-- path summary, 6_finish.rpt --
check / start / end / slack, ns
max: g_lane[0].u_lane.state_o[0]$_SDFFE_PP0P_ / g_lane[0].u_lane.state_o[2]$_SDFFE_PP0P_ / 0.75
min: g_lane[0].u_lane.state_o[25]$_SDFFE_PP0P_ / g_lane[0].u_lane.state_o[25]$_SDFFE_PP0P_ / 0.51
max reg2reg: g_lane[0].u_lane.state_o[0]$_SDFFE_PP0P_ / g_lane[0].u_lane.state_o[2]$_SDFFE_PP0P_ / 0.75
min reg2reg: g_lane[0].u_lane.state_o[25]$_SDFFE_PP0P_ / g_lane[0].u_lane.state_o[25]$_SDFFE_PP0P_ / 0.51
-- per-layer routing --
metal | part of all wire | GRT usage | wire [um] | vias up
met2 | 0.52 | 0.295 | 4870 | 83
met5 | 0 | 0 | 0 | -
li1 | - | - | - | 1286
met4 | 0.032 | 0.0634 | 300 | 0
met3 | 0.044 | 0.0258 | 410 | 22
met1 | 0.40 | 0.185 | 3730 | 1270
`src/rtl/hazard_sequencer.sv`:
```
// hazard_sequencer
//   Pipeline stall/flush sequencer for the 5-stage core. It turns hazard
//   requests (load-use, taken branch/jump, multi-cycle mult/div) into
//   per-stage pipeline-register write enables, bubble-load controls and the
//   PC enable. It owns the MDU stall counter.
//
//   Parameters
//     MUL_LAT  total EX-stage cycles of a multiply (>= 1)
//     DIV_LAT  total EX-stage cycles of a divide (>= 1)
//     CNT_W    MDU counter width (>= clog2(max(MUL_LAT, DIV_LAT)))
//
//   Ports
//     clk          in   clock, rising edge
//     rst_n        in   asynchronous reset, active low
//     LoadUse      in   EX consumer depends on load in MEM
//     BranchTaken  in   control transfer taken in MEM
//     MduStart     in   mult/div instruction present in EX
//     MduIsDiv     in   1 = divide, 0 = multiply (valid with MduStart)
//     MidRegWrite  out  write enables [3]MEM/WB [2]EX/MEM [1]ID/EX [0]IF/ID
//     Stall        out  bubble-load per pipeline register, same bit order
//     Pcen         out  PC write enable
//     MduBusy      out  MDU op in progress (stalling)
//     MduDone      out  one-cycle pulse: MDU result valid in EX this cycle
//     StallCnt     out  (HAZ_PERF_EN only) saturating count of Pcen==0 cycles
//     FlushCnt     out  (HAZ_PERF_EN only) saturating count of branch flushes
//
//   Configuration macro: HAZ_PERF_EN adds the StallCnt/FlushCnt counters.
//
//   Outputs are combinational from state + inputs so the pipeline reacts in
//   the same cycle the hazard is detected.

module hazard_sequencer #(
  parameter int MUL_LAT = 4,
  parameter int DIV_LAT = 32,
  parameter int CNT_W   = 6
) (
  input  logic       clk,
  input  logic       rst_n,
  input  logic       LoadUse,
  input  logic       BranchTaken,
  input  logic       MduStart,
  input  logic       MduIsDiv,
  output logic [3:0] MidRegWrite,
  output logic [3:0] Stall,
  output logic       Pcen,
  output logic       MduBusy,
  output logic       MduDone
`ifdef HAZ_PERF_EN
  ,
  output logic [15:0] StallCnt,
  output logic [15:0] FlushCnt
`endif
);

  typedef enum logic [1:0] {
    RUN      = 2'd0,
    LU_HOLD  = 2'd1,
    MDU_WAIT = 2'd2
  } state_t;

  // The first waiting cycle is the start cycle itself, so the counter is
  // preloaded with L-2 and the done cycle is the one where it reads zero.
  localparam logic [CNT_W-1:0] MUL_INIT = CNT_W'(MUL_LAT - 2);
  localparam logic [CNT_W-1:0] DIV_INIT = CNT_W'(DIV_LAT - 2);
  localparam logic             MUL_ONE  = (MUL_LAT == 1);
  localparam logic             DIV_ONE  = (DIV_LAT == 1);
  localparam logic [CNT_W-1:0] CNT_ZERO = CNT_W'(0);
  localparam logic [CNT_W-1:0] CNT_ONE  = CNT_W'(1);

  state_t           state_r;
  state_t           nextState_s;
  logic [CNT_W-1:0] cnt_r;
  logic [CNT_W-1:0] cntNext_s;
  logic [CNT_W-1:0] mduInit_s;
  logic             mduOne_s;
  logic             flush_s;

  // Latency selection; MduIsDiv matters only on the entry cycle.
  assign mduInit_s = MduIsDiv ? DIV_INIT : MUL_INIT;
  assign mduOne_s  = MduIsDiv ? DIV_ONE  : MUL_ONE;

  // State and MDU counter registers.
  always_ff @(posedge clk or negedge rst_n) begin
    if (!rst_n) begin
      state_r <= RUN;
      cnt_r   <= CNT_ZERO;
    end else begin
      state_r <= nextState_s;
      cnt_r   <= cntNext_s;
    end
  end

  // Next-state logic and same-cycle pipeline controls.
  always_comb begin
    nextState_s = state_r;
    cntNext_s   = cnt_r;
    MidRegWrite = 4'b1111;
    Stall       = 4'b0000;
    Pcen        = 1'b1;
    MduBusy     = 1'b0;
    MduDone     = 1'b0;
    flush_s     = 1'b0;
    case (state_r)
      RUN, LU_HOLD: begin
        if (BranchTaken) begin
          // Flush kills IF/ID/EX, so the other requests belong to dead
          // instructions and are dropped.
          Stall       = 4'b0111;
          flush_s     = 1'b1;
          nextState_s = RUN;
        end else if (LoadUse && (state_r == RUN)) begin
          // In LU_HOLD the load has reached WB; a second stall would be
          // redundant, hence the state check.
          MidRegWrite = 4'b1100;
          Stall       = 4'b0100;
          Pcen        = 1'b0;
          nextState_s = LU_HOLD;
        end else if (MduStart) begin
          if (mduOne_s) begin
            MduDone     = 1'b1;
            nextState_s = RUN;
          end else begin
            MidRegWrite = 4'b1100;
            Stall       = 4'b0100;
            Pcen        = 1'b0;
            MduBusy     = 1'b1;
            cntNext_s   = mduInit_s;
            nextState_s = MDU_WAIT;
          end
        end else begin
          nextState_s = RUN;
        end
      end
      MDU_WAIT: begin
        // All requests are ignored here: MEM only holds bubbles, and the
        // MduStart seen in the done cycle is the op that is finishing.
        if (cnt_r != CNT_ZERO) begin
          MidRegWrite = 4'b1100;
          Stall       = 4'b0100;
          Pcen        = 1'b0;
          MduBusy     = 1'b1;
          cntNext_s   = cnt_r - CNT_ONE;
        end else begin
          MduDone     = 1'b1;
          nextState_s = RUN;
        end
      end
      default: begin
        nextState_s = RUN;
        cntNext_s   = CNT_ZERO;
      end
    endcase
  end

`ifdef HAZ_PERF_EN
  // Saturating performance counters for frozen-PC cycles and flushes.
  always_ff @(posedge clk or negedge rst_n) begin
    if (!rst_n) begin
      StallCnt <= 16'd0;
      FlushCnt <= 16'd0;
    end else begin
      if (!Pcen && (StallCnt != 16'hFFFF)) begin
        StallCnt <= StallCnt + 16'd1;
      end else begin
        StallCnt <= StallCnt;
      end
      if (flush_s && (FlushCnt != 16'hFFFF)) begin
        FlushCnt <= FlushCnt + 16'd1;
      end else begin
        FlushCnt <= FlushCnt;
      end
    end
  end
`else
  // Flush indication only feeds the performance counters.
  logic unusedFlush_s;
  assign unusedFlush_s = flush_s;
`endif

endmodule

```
______
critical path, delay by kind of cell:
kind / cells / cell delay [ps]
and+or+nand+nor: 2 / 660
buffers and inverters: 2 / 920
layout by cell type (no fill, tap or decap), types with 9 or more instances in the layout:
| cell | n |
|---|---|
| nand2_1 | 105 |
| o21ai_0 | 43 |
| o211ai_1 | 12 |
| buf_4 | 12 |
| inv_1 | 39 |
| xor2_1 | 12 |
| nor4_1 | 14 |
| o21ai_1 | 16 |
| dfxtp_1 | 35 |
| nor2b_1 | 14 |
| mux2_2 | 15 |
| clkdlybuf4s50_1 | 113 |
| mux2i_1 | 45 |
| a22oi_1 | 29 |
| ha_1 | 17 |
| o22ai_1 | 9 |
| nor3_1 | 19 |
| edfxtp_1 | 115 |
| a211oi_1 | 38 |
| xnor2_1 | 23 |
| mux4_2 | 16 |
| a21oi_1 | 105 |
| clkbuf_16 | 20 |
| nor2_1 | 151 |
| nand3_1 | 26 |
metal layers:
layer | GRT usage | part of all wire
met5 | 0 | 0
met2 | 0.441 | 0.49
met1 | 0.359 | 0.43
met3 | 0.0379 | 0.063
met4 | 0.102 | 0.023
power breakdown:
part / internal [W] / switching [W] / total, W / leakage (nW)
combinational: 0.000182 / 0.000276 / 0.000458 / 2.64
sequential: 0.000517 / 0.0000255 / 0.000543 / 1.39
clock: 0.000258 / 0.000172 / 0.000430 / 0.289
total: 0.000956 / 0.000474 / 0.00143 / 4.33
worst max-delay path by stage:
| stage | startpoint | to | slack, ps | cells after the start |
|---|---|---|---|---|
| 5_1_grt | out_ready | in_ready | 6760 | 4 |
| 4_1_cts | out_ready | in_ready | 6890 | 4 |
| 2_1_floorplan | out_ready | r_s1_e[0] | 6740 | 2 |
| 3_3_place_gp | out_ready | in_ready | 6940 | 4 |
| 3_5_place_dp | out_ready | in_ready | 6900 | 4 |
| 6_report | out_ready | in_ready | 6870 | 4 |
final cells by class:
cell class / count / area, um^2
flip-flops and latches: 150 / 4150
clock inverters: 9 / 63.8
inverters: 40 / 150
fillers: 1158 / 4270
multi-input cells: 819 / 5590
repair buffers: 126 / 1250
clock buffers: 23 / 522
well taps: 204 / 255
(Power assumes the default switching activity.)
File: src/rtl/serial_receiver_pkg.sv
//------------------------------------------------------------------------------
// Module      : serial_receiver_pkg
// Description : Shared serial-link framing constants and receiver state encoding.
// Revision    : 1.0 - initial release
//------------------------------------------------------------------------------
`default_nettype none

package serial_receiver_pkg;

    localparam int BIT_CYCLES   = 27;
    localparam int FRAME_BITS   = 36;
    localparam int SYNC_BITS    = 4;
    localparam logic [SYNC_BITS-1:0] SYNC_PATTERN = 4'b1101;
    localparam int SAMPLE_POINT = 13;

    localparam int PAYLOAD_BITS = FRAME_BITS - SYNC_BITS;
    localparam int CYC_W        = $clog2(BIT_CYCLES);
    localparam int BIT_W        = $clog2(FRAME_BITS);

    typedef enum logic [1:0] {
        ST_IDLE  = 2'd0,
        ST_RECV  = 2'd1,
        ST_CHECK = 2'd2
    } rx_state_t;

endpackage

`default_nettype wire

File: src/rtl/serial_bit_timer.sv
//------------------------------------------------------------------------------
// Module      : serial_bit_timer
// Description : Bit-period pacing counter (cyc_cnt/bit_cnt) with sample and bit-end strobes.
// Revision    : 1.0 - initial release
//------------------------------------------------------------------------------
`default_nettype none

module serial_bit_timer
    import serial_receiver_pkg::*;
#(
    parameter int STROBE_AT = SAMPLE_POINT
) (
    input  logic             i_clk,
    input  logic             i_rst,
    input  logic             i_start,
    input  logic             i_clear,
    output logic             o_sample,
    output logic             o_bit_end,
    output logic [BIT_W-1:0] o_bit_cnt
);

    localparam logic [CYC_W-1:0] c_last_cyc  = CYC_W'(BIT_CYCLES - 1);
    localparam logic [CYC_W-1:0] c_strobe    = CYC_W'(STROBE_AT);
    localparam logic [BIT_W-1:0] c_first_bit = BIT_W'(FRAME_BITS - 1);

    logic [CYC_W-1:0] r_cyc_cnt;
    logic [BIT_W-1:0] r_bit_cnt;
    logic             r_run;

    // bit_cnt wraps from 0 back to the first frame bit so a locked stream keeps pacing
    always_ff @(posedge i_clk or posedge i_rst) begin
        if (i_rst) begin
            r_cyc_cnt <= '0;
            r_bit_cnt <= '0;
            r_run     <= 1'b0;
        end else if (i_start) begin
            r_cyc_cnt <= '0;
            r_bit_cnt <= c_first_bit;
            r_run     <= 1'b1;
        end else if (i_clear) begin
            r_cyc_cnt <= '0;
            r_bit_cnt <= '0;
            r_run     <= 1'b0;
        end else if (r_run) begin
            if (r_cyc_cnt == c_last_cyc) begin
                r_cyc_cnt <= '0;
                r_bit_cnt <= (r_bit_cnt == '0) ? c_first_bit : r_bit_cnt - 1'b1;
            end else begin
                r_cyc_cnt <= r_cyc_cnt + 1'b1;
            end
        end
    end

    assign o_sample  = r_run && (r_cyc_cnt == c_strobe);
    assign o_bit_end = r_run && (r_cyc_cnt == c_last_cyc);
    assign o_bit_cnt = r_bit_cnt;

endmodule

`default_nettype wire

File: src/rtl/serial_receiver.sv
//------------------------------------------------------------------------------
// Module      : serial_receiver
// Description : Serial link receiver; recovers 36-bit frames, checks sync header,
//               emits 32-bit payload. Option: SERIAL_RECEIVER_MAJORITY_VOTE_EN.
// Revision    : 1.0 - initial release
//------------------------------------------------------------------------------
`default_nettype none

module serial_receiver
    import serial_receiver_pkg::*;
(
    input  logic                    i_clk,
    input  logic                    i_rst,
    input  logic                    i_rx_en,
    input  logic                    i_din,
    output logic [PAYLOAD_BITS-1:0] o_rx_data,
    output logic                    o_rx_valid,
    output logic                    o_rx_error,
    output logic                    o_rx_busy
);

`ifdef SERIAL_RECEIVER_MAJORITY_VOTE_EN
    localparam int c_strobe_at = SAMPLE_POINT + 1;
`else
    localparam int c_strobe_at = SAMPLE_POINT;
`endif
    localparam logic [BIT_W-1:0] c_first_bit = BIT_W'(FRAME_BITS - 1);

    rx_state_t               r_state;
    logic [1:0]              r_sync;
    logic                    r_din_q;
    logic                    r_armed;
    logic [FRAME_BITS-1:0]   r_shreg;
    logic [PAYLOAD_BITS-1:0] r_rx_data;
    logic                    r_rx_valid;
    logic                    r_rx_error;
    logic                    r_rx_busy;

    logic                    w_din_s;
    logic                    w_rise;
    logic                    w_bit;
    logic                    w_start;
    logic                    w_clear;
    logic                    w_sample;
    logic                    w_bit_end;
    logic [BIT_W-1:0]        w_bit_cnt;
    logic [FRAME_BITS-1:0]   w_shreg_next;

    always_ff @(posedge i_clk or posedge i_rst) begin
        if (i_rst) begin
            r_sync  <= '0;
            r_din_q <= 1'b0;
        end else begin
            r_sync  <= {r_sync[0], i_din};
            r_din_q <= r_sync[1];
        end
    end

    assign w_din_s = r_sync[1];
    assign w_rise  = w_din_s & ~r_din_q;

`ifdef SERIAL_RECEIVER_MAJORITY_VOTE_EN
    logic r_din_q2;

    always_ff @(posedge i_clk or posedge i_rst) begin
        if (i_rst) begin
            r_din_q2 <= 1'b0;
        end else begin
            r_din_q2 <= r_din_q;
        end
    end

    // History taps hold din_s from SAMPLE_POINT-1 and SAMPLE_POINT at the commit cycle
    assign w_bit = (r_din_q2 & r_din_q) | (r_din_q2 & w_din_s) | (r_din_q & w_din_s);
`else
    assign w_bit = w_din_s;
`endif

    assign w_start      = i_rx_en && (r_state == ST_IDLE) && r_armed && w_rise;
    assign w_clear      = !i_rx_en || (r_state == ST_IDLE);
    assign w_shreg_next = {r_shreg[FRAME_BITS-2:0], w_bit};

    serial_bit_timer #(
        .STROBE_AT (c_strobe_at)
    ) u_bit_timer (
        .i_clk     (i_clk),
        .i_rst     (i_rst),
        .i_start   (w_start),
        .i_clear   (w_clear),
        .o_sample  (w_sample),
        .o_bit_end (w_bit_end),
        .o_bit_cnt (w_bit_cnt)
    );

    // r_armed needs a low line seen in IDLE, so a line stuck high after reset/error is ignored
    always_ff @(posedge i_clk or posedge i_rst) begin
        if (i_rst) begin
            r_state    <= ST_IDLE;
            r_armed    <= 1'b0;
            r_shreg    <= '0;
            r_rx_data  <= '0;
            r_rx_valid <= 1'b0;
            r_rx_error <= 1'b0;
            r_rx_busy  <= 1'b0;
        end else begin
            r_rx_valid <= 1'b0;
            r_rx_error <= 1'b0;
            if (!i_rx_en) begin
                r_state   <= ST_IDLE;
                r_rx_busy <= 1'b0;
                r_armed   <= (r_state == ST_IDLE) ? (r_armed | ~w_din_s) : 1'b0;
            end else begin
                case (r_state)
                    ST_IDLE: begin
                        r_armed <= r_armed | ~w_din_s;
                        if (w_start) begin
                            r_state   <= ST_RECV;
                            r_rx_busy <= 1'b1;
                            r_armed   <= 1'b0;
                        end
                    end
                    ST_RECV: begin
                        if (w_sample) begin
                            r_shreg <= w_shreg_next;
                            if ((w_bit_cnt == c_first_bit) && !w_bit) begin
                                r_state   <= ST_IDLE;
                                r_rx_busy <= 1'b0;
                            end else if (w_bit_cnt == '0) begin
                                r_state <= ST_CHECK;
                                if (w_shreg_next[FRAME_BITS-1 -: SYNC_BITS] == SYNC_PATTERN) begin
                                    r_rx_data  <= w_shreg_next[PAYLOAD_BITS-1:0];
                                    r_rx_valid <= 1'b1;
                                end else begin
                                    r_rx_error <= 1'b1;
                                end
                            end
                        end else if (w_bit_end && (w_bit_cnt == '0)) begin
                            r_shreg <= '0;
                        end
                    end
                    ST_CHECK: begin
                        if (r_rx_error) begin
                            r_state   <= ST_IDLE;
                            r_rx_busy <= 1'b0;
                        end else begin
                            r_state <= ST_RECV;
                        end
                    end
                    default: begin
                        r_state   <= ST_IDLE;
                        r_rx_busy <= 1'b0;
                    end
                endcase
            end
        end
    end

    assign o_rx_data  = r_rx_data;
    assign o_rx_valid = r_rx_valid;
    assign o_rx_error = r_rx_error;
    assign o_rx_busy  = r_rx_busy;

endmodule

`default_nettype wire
______
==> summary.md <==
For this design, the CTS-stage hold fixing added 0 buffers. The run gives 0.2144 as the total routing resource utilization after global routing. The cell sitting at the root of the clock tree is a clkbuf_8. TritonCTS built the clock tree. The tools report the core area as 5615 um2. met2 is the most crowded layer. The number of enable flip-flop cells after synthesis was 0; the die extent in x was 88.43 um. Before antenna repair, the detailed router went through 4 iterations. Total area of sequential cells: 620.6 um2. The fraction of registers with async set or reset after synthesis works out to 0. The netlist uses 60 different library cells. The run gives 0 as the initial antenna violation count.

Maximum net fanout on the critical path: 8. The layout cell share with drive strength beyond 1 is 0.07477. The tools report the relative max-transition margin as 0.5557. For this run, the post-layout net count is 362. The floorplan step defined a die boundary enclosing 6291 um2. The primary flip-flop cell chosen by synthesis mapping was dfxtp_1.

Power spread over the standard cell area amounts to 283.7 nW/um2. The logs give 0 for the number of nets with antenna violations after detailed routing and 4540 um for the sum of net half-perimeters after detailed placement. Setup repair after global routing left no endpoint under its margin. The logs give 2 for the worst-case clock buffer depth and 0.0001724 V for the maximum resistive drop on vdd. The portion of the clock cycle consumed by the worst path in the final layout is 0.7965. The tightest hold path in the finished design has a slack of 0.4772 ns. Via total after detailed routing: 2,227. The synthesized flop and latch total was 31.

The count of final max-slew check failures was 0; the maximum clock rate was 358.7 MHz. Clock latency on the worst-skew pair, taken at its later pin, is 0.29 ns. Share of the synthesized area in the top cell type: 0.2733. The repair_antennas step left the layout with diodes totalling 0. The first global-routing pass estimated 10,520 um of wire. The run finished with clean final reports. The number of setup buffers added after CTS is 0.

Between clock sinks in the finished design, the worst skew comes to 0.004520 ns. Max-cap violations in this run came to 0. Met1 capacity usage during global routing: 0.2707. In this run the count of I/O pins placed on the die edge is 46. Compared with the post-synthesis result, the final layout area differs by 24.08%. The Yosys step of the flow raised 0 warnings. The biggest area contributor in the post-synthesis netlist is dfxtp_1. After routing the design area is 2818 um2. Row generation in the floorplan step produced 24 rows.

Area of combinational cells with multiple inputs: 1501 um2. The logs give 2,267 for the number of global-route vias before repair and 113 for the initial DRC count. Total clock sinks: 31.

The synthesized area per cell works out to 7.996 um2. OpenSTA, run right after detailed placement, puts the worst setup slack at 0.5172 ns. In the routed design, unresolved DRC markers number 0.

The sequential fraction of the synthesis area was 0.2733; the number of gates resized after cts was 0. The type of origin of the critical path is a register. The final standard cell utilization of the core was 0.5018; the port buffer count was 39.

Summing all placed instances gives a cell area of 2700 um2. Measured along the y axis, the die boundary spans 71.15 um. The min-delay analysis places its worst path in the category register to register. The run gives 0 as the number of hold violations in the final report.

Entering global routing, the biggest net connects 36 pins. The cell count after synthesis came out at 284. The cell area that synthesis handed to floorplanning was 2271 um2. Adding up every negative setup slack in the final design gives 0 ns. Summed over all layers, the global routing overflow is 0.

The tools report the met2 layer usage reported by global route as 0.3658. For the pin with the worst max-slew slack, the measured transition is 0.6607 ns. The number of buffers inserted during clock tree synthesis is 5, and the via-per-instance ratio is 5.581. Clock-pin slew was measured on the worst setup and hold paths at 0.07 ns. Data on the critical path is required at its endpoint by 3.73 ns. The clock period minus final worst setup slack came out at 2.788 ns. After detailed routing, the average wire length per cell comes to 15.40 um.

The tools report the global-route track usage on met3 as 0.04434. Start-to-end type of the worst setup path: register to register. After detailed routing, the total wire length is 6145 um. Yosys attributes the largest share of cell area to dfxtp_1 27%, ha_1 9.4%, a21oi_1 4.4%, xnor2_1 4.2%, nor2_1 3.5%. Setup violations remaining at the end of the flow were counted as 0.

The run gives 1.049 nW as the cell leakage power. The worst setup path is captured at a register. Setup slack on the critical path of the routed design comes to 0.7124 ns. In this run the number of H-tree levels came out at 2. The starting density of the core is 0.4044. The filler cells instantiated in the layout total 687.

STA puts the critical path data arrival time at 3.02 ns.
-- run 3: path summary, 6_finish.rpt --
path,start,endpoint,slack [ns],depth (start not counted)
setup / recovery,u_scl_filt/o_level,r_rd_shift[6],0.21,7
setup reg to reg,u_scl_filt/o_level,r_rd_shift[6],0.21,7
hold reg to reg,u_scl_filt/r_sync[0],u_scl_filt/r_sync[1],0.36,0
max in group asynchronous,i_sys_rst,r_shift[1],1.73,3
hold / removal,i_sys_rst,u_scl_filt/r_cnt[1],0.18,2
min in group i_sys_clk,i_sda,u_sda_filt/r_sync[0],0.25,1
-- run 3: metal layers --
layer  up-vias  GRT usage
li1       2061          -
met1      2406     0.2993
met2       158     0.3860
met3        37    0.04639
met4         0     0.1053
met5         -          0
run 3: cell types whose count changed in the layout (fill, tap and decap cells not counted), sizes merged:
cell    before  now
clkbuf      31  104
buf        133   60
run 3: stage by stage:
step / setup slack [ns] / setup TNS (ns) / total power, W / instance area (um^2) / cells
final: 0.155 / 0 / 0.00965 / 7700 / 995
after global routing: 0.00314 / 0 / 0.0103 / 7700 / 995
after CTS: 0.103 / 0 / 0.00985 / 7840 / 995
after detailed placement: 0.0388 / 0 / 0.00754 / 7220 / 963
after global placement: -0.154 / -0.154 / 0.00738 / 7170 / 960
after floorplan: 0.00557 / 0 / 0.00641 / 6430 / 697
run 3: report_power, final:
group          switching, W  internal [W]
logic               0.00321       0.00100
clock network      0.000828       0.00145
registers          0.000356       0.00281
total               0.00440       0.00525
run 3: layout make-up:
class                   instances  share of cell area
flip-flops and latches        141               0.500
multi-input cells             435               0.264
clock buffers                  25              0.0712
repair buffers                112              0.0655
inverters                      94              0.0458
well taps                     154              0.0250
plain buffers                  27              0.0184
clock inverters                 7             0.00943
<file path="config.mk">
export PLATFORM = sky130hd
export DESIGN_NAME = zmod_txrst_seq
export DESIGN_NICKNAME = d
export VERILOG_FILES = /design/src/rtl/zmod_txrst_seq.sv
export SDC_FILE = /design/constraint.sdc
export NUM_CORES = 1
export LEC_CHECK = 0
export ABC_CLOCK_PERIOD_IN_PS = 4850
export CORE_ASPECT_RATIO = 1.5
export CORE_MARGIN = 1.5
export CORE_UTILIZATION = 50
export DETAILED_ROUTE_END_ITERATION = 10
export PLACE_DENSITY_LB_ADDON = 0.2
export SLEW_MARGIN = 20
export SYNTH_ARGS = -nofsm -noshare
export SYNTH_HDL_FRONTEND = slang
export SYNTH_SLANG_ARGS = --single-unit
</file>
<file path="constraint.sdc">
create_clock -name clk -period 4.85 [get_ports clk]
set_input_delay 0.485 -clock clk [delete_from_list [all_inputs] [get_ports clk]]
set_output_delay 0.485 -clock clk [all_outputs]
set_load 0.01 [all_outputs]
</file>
______
Exercise details
Check which lines of the entries hold the word "boundary", then please give only how many there are.

Answer for this exercise
2